# PROBLEM STATEMENT
In the data that follows, find the line with "Overall Power: 0.000742 W (about the same)"; transcribe it, every later line up to the one with "Hold WC Path Type: input port to flip-flop", and that line as well, exactly and with no others.

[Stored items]
□ □ □ □ □ □ □
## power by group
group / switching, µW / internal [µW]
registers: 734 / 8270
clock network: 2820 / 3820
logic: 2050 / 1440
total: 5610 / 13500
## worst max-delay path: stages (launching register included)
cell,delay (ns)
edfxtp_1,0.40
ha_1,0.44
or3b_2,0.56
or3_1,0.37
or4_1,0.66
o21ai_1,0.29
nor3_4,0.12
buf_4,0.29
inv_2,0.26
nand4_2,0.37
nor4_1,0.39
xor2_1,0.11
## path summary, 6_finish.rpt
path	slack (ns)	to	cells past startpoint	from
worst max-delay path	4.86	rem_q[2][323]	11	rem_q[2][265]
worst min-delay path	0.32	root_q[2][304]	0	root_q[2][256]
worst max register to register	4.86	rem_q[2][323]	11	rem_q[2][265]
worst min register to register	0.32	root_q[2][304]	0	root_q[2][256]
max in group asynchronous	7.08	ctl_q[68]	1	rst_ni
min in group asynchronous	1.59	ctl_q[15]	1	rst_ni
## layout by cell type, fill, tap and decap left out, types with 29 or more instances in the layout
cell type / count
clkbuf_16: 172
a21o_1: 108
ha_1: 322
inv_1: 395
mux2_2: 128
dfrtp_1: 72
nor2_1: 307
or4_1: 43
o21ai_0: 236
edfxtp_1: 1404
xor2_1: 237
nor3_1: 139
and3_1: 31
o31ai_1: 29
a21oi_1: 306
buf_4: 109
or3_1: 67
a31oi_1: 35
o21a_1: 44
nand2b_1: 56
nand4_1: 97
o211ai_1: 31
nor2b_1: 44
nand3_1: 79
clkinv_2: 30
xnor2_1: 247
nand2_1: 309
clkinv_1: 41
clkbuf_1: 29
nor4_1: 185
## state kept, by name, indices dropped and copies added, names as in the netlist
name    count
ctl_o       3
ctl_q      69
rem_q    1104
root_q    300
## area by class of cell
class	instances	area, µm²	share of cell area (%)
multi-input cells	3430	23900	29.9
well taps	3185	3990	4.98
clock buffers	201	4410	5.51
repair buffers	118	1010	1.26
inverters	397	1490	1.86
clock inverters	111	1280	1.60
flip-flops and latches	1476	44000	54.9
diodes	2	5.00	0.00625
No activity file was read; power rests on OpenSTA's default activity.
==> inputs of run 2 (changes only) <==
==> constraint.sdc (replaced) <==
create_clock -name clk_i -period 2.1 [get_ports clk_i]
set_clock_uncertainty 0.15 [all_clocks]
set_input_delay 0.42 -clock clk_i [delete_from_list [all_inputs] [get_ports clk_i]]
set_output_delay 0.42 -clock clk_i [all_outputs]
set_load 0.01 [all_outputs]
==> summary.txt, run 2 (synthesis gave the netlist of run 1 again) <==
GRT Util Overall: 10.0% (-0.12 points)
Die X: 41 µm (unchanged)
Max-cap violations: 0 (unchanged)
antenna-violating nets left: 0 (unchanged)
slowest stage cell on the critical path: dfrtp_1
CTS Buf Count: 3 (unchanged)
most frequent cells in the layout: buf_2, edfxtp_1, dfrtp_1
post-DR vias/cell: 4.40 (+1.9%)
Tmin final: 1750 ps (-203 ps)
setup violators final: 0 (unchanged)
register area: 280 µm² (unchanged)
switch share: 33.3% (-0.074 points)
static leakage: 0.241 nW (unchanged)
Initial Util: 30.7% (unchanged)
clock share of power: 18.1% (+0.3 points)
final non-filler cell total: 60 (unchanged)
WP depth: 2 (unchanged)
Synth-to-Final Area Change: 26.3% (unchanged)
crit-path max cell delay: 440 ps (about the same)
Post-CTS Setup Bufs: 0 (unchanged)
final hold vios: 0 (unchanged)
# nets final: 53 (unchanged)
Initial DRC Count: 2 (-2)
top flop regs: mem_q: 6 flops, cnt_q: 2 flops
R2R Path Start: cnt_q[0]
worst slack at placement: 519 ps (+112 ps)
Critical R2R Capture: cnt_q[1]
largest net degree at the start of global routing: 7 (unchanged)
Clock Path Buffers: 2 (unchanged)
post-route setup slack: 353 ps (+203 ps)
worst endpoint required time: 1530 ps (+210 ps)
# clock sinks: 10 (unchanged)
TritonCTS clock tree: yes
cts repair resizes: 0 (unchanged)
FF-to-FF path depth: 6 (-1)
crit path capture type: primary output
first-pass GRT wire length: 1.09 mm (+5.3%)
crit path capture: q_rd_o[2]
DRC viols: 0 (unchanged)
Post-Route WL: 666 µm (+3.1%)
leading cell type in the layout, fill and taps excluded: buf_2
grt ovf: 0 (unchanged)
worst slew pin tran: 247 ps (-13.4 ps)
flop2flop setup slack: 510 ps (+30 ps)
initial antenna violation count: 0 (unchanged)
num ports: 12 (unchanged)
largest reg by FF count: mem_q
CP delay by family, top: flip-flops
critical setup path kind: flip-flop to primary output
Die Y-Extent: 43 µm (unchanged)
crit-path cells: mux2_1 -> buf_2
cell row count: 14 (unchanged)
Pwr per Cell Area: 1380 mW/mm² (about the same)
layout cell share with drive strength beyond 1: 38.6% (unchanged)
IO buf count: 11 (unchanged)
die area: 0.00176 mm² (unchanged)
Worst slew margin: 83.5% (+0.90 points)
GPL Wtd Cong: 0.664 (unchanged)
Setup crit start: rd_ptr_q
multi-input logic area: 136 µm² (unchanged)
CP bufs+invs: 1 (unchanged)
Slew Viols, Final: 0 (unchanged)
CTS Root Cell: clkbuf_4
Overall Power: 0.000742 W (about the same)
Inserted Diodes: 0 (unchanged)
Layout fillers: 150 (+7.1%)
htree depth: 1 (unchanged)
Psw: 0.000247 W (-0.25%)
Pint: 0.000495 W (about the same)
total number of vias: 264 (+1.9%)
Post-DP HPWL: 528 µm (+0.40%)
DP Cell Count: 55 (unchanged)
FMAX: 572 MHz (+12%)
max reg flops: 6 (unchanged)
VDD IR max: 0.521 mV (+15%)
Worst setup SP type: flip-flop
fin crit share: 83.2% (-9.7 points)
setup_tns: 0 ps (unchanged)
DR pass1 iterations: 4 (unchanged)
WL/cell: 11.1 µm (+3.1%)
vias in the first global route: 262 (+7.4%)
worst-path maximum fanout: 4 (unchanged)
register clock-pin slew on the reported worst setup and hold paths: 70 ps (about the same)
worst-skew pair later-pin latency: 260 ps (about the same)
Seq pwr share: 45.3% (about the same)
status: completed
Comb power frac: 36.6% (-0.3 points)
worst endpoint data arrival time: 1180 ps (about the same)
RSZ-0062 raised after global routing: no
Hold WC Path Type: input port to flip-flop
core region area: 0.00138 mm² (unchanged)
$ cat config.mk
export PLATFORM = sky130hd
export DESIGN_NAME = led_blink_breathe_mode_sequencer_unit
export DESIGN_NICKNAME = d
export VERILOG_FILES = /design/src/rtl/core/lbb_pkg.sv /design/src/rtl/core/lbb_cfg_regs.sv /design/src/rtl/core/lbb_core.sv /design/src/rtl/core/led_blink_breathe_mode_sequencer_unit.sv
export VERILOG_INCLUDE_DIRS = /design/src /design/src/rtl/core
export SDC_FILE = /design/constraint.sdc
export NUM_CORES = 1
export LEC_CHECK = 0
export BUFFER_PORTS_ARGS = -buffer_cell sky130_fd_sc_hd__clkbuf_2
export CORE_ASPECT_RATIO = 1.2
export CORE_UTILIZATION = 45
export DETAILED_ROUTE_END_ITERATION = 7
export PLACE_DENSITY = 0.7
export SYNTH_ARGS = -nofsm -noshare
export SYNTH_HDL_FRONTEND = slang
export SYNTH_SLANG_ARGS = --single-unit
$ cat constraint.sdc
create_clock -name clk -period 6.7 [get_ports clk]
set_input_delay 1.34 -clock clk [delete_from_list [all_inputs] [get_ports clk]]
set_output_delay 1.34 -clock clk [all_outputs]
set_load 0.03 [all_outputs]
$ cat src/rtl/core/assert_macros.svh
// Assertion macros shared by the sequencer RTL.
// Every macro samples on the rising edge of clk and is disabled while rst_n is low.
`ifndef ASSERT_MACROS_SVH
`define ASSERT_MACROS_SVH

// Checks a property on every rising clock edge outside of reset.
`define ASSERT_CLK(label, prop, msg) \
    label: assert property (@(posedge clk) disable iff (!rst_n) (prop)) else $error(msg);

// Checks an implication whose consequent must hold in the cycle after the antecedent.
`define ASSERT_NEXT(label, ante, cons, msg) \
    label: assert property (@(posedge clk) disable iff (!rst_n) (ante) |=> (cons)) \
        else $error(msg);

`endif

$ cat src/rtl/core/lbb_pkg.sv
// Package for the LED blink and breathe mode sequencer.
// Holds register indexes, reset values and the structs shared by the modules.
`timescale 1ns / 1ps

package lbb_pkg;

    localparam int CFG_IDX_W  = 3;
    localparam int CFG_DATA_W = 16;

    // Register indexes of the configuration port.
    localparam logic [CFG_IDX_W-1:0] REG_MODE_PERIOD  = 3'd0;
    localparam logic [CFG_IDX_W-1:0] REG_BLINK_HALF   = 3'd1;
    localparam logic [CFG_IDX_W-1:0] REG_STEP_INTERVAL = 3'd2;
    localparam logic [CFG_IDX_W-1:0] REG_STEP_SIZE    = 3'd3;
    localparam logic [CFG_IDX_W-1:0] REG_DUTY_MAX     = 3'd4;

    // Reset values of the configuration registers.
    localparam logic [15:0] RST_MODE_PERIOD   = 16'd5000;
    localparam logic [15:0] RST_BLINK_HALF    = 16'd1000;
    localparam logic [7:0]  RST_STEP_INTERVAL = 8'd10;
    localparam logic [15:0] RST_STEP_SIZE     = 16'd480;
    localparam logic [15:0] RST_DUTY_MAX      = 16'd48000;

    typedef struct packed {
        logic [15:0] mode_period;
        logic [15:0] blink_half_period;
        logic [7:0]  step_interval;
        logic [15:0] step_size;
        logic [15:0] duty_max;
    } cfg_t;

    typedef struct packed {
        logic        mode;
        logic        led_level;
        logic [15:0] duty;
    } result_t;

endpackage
□ □ □ □ □ □ □
# FINISHED TASK
Overall Power: 0.000742 W (about the same)
Inserted Diodes: 0 (unchanged)
Layout fillers: 150 (+7.1%)
htree depth: 1 (unchanged)
Psw: 0.000247 W (-0.25%)
Pint: 0.000495 W (about the same)
total number of vias: 264 (+1.9%)
Post-DP HPWL: 528 µm (+0.40%)
DP Cell Count: 55 (unchanged)
FMAX: 572 MHz (+12%)
max reg flops: 6 (unchanged)
VDD IR max: 0.521 mV (+15%)
Worst setup SP type: flip-flop
fin crit share: 83.2% (-9.7 points)
setup_tns: 0 ps (unchanged)
DR pass1 iterations: 4 (unchanged)
WL/cell: 11.1 µm (+3.1%)
vias in the first global route: 262 (+7.4%)
worst-path maximum fanout: 4 (unchanged)
register clock-pin slew on the reported worst setup and hold paths: 70 ps (about the same)
worst-skew pair later-pin latency: 260 ps (about the same)
Seq pwr share: 45.3% (about the same)
status: completed
Comb power frac: 36.6% (-0.3 points)
worst endpoint data arrival time: 1180 ps (about the same)
RSZ-0062 raised after global routing: no
Hold WC Path Type: input port to flip-flop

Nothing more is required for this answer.